Repeat the records below exactly, beginning at the first line and finishing with the line that contains "11700 µm² (unchanged)".
+-------+
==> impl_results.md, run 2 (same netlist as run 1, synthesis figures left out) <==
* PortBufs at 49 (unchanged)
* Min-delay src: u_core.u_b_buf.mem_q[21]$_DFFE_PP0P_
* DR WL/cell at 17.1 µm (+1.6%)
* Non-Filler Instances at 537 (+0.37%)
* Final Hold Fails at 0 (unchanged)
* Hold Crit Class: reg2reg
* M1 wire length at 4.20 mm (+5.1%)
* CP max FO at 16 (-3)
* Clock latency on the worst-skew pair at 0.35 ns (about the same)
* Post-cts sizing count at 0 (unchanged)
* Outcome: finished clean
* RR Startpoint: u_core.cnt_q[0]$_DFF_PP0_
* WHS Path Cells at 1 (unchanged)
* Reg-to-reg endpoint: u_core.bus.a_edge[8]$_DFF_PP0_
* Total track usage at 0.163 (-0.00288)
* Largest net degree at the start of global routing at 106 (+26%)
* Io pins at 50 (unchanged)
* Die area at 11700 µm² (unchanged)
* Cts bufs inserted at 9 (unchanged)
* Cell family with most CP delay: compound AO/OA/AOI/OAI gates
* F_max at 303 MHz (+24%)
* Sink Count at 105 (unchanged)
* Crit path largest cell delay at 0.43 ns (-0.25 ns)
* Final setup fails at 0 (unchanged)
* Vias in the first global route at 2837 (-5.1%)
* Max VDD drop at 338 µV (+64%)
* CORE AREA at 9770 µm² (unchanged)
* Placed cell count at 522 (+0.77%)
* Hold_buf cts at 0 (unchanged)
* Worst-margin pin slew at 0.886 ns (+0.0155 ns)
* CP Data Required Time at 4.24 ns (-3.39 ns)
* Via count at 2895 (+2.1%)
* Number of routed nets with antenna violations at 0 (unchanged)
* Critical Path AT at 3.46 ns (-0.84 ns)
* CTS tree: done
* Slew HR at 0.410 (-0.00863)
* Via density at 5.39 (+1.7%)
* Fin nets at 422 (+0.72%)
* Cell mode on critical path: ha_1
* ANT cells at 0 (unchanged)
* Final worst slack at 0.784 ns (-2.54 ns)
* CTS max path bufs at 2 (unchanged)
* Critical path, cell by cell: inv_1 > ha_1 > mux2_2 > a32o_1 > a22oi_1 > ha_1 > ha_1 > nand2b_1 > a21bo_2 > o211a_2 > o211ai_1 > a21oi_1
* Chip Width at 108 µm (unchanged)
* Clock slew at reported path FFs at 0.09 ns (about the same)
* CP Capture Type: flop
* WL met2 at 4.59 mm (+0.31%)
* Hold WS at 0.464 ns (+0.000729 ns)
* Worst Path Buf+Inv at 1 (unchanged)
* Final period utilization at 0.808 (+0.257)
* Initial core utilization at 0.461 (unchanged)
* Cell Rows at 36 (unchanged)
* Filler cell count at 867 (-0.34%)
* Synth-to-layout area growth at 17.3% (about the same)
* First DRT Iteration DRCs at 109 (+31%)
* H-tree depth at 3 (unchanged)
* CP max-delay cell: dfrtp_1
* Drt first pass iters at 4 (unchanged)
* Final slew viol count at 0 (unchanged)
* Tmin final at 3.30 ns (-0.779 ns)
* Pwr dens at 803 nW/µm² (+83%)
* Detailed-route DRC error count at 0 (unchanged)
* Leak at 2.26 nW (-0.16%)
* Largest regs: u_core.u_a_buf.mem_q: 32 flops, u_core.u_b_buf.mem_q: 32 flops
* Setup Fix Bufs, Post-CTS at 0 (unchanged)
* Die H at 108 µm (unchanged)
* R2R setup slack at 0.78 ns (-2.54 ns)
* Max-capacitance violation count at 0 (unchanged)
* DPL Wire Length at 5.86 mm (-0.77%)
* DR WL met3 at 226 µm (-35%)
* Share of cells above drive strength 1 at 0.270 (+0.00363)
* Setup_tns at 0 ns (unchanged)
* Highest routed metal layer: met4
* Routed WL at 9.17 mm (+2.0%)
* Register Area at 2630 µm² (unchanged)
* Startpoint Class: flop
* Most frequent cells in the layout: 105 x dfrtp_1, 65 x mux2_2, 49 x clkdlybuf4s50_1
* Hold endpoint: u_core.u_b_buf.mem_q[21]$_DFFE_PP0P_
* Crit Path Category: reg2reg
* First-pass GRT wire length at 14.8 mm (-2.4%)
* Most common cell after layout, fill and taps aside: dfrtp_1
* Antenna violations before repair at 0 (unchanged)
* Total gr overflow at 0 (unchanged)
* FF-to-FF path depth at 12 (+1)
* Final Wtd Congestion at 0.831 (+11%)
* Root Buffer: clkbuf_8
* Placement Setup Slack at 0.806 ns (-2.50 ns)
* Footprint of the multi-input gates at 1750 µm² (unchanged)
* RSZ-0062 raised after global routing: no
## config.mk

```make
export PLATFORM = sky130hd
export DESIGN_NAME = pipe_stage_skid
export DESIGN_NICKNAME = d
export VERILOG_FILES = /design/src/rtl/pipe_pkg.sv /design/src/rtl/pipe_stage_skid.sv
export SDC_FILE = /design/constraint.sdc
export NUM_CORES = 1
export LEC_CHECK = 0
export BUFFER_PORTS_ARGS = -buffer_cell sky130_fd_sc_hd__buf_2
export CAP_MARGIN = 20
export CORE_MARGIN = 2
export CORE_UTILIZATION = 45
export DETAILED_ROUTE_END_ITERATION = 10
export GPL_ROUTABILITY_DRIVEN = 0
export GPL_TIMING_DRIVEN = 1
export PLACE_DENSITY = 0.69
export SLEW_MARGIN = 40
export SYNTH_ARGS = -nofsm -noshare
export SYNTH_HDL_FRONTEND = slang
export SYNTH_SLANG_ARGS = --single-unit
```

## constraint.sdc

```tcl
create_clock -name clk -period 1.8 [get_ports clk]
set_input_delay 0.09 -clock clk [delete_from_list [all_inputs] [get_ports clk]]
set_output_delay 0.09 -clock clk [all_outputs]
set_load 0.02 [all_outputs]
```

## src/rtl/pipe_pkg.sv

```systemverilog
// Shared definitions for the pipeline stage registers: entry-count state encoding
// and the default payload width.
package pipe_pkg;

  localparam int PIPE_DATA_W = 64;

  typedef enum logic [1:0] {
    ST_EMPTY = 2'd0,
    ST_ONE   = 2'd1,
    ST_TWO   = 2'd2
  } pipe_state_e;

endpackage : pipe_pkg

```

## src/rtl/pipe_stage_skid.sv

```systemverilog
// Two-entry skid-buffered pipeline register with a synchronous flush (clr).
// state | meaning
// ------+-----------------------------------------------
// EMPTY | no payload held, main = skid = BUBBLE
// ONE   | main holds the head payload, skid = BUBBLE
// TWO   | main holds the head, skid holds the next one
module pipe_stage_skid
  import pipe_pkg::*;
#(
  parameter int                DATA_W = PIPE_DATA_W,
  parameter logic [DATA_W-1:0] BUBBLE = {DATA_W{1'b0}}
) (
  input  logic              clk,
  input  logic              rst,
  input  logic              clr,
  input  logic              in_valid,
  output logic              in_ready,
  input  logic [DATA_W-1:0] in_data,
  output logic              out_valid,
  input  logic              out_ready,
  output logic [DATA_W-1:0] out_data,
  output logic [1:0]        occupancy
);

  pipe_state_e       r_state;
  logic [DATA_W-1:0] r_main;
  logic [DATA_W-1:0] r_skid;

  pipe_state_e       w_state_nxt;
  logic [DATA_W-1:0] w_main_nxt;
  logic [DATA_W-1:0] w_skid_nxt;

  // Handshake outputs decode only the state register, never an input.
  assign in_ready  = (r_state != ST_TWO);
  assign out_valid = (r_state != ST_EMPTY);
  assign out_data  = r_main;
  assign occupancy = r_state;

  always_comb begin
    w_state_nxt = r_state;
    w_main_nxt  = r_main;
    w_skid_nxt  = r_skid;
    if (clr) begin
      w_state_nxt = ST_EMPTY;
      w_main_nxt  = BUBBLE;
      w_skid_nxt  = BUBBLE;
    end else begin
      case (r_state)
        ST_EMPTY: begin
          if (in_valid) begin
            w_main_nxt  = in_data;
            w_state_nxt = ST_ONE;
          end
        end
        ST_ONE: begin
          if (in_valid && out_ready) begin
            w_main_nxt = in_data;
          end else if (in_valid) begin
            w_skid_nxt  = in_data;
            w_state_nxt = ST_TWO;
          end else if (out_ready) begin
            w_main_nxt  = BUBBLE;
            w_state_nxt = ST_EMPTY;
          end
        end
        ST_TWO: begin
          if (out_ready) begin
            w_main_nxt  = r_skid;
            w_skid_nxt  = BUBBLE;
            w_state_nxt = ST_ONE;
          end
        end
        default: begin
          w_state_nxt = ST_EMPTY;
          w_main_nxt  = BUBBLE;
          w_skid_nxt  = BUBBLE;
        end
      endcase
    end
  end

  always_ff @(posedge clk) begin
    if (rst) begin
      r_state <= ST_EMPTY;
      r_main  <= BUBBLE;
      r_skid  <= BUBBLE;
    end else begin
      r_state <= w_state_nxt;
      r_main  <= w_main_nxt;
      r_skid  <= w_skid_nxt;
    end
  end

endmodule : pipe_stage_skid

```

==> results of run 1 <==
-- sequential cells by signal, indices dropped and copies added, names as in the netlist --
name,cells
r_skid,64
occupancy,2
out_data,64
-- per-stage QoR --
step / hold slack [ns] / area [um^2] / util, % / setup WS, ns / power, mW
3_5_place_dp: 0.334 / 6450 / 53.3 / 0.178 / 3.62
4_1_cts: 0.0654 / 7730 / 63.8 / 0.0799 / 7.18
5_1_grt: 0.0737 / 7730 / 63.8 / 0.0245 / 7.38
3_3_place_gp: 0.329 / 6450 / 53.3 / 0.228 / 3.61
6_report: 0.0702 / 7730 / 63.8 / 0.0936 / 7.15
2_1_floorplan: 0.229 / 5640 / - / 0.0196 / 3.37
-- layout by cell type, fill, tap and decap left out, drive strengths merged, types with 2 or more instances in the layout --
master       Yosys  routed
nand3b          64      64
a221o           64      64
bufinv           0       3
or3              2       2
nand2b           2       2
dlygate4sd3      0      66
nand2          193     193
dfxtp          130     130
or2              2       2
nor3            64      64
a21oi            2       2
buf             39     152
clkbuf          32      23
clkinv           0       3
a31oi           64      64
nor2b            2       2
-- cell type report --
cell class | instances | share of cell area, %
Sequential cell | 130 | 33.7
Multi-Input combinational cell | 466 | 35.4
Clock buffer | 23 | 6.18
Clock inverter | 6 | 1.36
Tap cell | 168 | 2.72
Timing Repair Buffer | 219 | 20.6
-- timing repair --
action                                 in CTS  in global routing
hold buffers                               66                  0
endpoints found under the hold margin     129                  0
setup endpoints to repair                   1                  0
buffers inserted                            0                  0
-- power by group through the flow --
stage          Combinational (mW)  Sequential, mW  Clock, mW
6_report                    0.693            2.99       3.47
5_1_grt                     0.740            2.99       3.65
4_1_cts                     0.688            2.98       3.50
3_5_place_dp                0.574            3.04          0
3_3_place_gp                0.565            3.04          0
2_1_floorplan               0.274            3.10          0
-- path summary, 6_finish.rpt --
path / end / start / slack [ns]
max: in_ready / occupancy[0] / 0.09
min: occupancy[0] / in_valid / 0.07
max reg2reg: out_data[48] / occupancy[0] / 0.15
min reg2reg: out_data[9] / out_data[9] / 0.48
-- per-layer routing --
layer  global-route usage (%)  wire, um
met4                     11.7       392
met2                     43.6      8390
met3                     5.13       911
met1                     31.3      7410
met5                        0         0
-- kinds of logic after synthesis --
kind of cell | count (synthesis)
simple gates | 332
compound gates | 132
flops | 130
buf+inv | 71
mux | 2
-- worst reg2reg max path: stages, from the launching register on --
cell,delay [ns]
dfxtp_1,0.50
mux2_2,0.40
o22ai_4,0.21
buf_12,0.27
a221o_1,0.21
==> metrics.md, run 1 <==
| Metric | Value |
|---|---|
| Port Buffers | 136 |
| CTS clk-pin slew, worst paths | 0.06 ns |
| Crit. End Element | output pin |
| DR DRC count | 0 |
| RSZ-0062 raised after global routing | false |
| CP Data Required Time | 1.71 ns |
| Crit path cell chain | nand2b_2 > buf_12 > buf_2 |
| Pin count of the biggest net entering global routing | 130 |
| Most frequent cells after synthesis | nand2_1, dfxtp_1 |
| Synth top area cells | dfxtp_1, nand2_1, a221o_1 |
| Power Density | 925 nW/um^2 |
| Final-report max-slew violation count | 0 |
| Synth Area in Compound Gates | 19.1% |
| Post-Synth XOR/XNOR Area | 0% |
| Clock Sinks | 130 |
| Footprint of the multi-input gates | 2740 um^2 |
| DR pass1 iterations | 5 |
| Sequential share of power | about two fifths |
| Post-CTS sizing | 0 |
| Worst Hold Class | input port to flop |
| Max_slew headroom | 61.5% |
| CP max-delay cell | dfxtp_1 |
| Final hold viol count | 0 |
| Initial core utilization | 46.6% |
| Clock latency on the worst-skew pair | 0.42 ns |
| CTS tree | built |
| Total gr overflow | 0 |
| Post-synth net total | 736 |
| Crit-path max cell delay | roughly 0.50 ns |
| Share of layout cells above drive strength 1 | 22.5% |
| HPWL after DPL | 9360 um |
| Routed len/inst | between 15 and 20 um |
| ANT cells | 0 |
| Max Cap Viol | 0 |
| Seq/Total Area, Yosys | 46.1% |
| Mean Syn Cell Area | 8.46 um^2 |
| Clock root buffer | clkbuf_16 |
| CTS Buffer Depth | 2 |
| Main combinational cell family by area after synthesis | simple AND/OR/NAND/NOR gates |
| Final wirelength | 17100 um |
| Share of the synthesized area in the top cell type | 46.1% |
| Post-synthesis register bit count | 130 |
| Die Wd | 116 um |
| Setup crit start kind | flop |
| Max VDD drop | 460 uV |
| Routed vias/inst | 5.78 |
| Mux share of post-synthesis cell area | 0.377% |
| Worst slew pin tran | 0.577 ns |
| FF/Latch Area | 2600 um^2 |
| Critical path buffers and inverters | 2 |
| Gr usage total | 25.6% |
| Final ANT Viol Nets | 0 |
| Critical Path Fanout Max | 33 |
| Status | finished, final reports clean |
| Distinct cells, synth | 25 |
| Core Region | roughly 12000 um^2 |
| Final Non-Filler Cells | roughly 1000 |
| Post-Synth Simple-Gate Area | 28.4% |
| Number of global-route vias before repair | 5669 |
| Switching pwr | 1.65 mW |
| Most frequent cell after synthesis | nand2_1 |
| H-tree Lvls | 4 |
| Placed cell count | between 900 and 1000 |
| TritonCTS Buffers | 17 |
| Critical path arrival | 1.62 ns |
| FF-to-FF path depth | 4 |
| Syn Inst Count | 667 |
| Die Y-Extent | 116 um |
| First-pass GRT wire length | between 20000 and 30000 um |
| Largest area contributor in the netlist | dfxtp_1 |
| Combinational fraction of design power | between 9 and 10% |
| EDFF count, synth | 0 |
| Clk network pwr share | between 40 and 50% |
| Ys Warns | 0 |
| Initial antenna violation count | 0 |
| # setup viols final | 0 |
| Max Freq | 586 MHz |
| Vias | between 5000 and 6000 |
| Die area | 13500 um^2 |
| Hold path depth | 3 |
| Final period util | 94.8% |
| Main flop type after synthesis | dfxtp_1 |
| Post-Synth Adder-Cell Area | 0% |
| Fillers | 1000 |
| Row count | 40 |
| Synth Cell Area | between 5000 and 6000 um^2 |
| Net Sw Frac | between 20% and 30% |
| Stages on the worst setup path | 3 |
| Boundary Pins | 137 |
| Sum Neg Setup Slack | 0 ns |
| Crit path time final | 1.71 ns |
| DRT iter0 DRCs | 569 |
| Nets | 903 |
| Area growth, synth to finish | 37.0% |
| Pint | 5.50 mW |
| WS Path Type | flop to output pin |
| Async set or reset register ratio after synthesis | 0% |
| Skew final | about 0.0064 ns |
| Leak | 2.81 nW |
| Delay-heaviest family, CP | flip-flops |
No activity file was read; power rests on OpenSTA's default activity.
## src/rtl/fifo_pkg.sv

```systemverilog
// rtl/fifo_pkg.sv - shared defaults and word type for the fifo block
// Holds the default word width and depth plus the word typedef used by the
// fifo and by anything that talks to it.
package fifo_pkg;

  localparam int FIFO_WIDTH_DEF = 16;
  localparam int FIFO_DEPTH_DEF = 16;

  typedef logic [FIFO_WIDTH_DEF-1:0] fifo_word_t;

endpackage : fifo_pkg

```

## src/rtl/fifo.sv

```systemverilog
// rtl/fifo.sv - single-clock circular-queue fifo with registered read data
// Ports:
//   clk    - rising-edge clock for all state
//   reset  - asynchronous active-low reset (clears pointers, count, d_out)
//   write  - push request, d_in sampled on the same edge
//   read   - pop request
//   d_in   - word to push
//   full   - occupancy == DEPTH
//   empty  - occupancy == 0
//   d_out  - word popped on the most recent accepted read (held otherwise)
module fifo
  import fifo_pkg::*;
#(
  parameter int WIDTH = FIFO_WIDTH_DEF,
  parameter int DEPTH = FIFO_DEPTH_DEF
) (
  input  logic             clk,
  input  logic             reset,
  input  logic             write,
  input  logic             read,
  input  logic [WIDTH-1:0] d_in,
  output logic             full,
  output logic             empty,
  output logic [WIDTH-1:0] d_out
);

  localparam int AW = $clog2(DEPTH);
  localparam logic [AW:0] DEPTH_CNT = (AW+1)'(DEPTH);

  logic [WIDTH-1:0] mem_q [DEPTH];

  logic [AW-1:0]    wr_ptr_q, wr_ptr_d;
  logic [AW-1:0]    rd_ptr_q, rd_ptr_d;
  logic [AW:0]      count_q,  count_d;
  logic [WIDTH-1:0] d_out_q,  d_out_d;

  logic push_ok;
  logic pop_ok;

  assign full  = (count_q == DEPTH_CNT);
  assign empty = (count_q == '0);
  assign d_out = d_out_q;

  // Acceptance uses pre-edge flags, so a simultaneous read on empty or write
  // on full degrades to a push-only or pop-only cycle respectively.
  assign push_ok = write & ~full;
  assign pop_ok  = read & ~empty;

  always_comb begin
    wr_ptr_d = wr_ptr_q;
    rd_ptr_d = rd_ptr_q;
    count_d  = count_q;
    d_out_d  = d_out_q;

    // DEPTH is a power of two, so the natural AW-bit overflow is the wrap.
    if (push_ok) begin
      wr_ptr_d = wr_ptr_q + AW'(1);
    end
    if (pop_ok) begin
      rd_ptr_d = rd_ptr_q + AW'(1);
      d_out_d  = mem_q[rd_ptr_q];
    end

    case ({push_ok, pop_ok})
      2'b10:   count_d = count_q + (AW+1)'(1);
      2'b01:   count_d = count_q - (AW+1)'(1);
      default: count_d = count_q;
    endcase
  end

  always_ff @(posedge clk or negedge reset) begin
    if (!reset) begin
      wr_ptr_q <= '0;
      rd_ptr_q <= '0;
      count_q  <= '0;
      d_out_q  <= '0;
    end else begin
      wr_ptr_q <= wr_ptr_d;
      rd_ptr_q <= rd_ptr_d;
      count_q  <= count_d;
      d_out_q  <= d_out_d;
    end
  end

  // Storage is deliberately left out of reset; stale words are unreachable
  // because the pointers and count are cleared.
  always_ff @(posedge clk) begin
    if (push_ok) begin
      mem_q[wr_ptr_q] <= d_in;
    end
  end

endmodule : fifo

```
+-------+
Answer:
==> impl_results.md, run 2 (same netlist as run 1, synthesis figures left out) <==
* PortBufs at 49 (unchanged)
* Min-delay src: u_core.u_b_buf.mem_q[21]$_DFFE_PP0P_
* DR WL/cell at 17.1 µm (+1.6%)
* Non-Filler Instances at 537 (+0.37%)
* Final Hold Fails at 0 (unchanged)
* Hold Crit Class: reg2reg
* M1 wire length at 4.20 mm (+5.1%)
* CP max FO at 16 (-3)
* Clock latency on the worst-skew pair at 0.35 ns (about the same)
* Post-cts sizing count at 0 (unchanged)
* Outcome: finished clean
* RR Startpoint: u_core.cnt_q[0]$_DFF_PP0_
* WHS Path Cells at 1 (unchanged)
* Reg-to-reg endpoint: u_core.bus.a_edge[8]$_DFF_PP0_
* Total track usage at 0.163 (-0.00288)
* Largest net degree at the start of global routing at 106 (+26%)
* Io pins at 50 (unchanged)
* Die area at 11700 µm² (unchanged)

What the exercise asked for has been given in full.